#### Exercise requirements:
Whenever a line of the data below holds the string "stages", copy that line.

------------------------

Setup of job 5997:
==> flow/design.v <==
module S_AXI_LITE#(
		parameter integer S_AXI_LITE_SIZE = 5,
		parameter integer S_AXI_DATA_SIZE = 32 
		)(
		input S_AXI_ACLK,
		input S_AXI_ARESETN,
        input  [ 31 : 0] S_AXI_LITE_ARADDR,
        output S_AXI_LITE_ARREADY,
        input  S_AXI_LITE_ARVALID,
        output S_AXI_LITE_RVALID,
        input  S_AXI_LITE_RREADY,
        output [S_AXI_DATA_SIZE - 1: 0] S_AXI_LITE_RDATA,
        input  [ 31 : 0] S_AXI_LITE_AWADDR,
        output S_AXI_LITE_AWREADY,
        input  S_AXI_LITE_AWVALID,
        input  S_AXI_LITE_WVALID,
        output S_AXI_LITE_WREADY,
        input  [S_AXI_DATA_SIZE - 1: 0] S_AXI_LITE_WDATA,
        output S_AXI_LITE_BVALID,
        input S_AXI_LITE_BREADY
		);
		reg [S_AXI_DATA_SIZE - 1: 0] axi_reg0;
		reg [S_AXI_DATA_SIZE - 1: 0] axi_reg1;
		reg [S_AXI_DATA_SIZE - 1: 0] axi_reg2;
		reg [S_AXI_DATA_SIZE - 1: 0] axi_reg3;
		reg [S_AXI_DATA_SIZE - 1: 0] axi_reg4;
		reg [S_AXI_DATA_SIZE - 1: 0] axi_reg5;
        reg [ 31 : 0] axi_araddr ;
        reg [ 31 : 0] axi_awaddr ;
        reg [S_AXI_DATA_SIZE - 1: 0] axi_wdata;
        reg [S_AXI_DATA_SIZE - 1: 0] axi_rdata;
        reg awready;
        reg wready;
        reg awlatch;
        reg bvalid;
        reg axi_wen;
        reg axi_wack;
        reg arready;
        reg rvalid;
        reg axi_rvalid;
        assign S_AXI_LITE_AWREADY = awready;
        assign S_AXI_LITE_WREADY  = wready;
        assign S_AXI_LITE_BVALID = bvalid;
        assign S_AXI_LITE_ARREADY = arready;
        assign S_AXI_LITE_RVALID = axi_rvalid;
        assign S_AXI_LITE_RDATA = axi_rdata;
        always@(posedge S_AXI_ACLK)
          if(S_AXI_ARESETN == 'b0)
            bvalid <= 0;
          else if(S_AXI_LITE_BREADY && ~bvalid)
            bvalid <= 'b1;
          else
            bvalid <= 'b0;
        always@(posedge S_AXI_ACLK)
          if(S_AXI_ARESETN == 'b0)
            awready <= 'b0;
          else if(S_AXI_LITE_AWVALID && S_AXI_LITE_WVALID && ~awready)
            awready <= 'b1;
          else if(wready)
            awready <= 'b0;
          else
            awready <= awready;
        always@(posedge S_AXI_ACLK)
            if(S_AXI_ARESETN == 'b0)
                axi_awaddr <= 0;
            else if (awready)
                axi_awaddr <= S_AXI_LITE_AWADDR;
            else
                axi_awaddr <= axi_awaddr;
        always@(posedge S_AXI_ACLK)
          if(S_AXI_ARESETN == 'b0)
            wready <= 0;
          else if(S_AXI_LITE_WVALID && ~wready && awready)
            wready <= 'b1;
          else
            wready <= 'b0;
        always@(posedge S_AXI_ACLK)
          if(S_AXI_ARESETN == 'b0) begin
            axi_wdata <= 0;
            axi_wen <= 0;
          end else if(awready && wready) begin
            axi_wdata <= S_AXI_LITE_WDATA;
            axi_wen <= 'b1;
          end else if(axi_wen)
            axi_wen <= 'b0;
          else begin
            axi_wdata <= axi_wdata;
            axi_wen <= axi_wen;
          end
        always@(posedge S_AXI_ACLK)
          if(S_AXI_ARESETN == 'b0)begin
		    axi_reg0 <= 0;
		    axi_reg1 <= 0;
		    axi_reg2 <= 0;
		    axi_reg3 <= 0;
		    axi_reg4 <= 0;
		    axi_reg5 <= 0;
		  end else if (axi_awaddr[ S_AXI_LITE_SIZE - 1 :0] == 5'd0)begin
            if(axi_wen) begin
             axi_reg0<= axi_wdata;
             axi_wack <= 'b1;
            end else begin
             axi_reg0<= axi_reg0;
             axi_wack <= 'b0;
            end
		  end else if (axi_awaddr[ S_AXI_LITE_SIZE - 1 :0] == 5'd4)begin
            if(axi_wen) begin
             axi_reg1<= axi_wdata;
             axi_wack <= 'b1;
            end else begin
             axi_reg1<= axi_reg1;
             axi_wack <= 'b0;
            end
		  end else if (axi_awaddr[ S_AXI_LITE_SIZE - 1 :0] == 5'd8)begin
            if(axi_wen) begin
             axi_reg2<= axi_wdata;
             axi_wack <= 'b1;
            end else begin
             axi_reg2<= axi_reg2;
             axi_wack <= 'b0;
            end
		  end else if (axi_awaddr[ S_AXI_LITE_SIZE - 1 :0] == 5'd12)begin
            if(axi_wen) begin
             axi_reg3<= axi_wdata;
             axi_wack <= 'b1;
            end else begin
             axi_reg3<= axi_reg3;
             axi_wack <= 'b0;
            end
		  end else if (axi_awaddr[ S_AXI_LITE_SIZE - 1 :0] == 5'd16)begin
            if(axi_wen) begin
             axi_reg4<= axi_wdata;
             axi_wack <= 'b1;
            end else begin
             axi_reg4<= axi_reg4;
             axi_wack <= 'b0;
            end
		  end else if (axi_awaddr[ S_AXI_LITE_SIZE - 1 :0] == 5'd20)begin
            if(axi_wen) begin
             axi_reg5<= axi_wdata;
             axi_wack <= 'b1;
            end else begin
             axi_reg5<= axi_reg5;
             axi_wack <= 'b0;
            end
		  end
        always@(posedge  S_AXI_ACLK)
          if(S_AXI_ARESETN == 'b0)
            arready <= 'b0;
          else if(S_AXI_LITE_ARVALID && ~arready)
            arready <= 'b1;
          else
            arready <= 'b0;
        always@(posedge S_AXI_ACLK)
          if(S_AXI_ARESETN == 'b0)
            axi_araddr <= 0;
          else if(arready)
            axi_araddr <= S_AXI_LITE_ARADDR;
          else
            axi_araddr <= axi_araddr;
        always@(posedge  S_AXI_ACLK)
          if(S_AXI_ARESETN == 'b0)
            rvalid <= 'b0;
          else if(arready && S_AXI_LITE_RREADY && ~rvalid)
            rvalid <= 'b1;
          else
            rvalid <= 'b0;
        always@(posedge S_AXI_ACLK)
          if(S_AXI_ARESETN == 'b0)begin
            axi_rvalid <= 'b0;
            axi_rdata <= 'b0;
		  end else if(axi_araddr[ S_AXI_LITE_SIZE - 1 :0] == 5'd0)begin
            if(rvalid)begin
              axi_rdata <= axi_reg0;
              axi_rvalid <= 'b1;
            end else begin
              axi_rvalid <= 'b0;
              axi_rdata <= axi_rdata;
            end
		  end else if(axi_araddr[ S_AXI_LITE_SIZE - 1 :0] == 5'd4)begin
            if(rvalid)begin
              axi_rdata <= axi_reg1;
              axi_rvalid <= 'b1;
            end else begin
              axi_rvalid <= 'b0;
              axi_rdata <= axi_rdata;
            end
		  end else if(axi_araddr[ S_AXI_LITE_SIZE - 1 :0] == 5'd8)begin
            if(rvalid)begin
              axi_rdata <= axi_reg2;
              axi_rvalid <= 'b1;
            end else begin
              axi_rvalid <= 'b0;
              axi_rdata <= axi_rdata;
            end
		  end else if(axi_araddr[ S_AXI_LITE_SIZE - 1 :0] == 5'd12)begin
            if(rvalid)begin
              axi_rdata <= axi_reg3;
              axi_rvalid <= 'b1;
            end else begin
              axi_rvalid <= 'b0;
              axi_rdata <= axi_rdata;
            end
		  end else if(axi_araddr[ S_AXI_LITE_SIZE - 1 :0] == 5'd16)begin
            if(rvalid)begin
              axi_rdata <= axi_reg4;
              axi_rvalid <= 'b1;
            end else begin
              axi_rvalid <= 'b0;
              axi_rdata <= axi_rdata;
            end
		  end else if(axi_araddr[ S_AXI_LITE_SIZE - 1 :0] == 5'd20)begin
            if(rvalid)begin
              axi_rdata <= axi_reg5;
              axi_rvalid <= 'b1;
            end else begin
              axi_rvalid <= 'b0;
              axi_rdata <= axi_rdata;
            end
			end else begin
              axi_rvalid <= 'b0;
              axi_rdata <= axi_rdata;
            end
endmodule
make LEC_CHECK=0 CAP_MARGIN=20 CORE_MARGIN=2 CORE_UTILIZATION=40 SLEW_MARGIN=20 finish   # period 2.64 ns
run.sh (not shown) runs the stock make flow with config.mk's settings and CLKGATE_MAP_FILE=.
Per the final summary, job 5997 finished and its layout is clean on timing, DRC and antenna.
Here is what was changed in the inputs of job 5480 compared with job 5997.
# job 5997
export LEC_CHECK = 0
export CAP_MARGIN = 20
export CORE_MARGIN = 2
export CORE_UTILIZATION = 40
export SLEW_MARGIN = 20
create_clock -name core_clock -period 2.64 [get_ports {S_AXI_ACLK}]
# job 5480
export LEC_CHECK = 0
export CAP_MARGIN = 20
export CORE_MARGIN = 2
export CORE_UTILIZATION = 70
export CTS_CLUSTER_DIAMETER = 104
export CTS_CLUSTER_SIZE = 21
export SLEW_MARGIN = 20
create_clock -name core_clock -period 1.56 [get_ports {S_AXI_ACLK}]
Notes after the runs:
- Comparing job 5480 and job 5997, the one run not ending clean was job 5480.
- Job 5480 finished all stages; however, its layout fails the closing checks, the failures being negative setup slack.
- The higher global-route met3 utilization came out of job 5480.
- Going from job 5997 to job 5480, synthesis-to-finish area growth increased 3.1 points, vertical die dimension fell by about 24%, share of total power consumed by net switching picked up an extra 0.63 points, vias per cell up 1.1.
- Job 5480 reports a higher clock-pin slew on the worst setup and hold paths than job 5997 does.
- Job 5480 vs job 5997 — via count of the first global-routing pass climbed by a few percent
- Higher critical path depth goes to job 5480 over job 5997.
Changes in job 9018 relative to job 5480:
# job 5480
export LEC_CHECK = 0
export CAP_MARGIN = 20
export CORE_MARGIN = 2
export CORE_UTILIZATION = 70
export CTS_CLUSTER_DIAMETER = 104
export CTS_CLUSTER_SIZE = 21
export SLEW_MARGIN = 20
create_clock -name core_clock -period 1.56 [get_ports {S_AXI_ACLK}]
# job 9018
export LEC_CHECK = 0
export ABC_AREA = 1
export CAP_MARGIN = 20
export CORE_MARGIN = 2
export CORE_UTILIZATION = 72
export PLACE_DENSITY = 0.65
export SLEW_MARGIN = 20
create_clock -name core_clock -period 1.97 [get_ports {S_AXI_ACLK}]
==> results <==
Job 9018 finished all stages; the layout is clean.
The flow completed for job 5480, but it is not clean: the layout still shows negative setup slack.
sky130_fd_sc_hd__clkdlybuf4s50_1 as the cell with the biggest individual delay on the critical path was reported by job 9018, and sky130_fd_sc_hd__dfxtp_4 by job 5480.
The core utilization before placement reported for job 9018 is greater than that of job 5480 by 2.1 points.
Of job 9018 and job 5480, it is job 9018 that has the higher final cell count.
On total power draw, job 9018 does better than job 5480.
The wire length of the first global-routing pass in job 9018 is 0.934 times that in job 5480.
Power is estimated from default activity; no workload was simulated.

------------------------

#### Task answer:
- Job 5480 finished all stages; however, its layout fails the closing checks, the failures being negative setup slack.
Job 9018 finished all stages; the layout is clean.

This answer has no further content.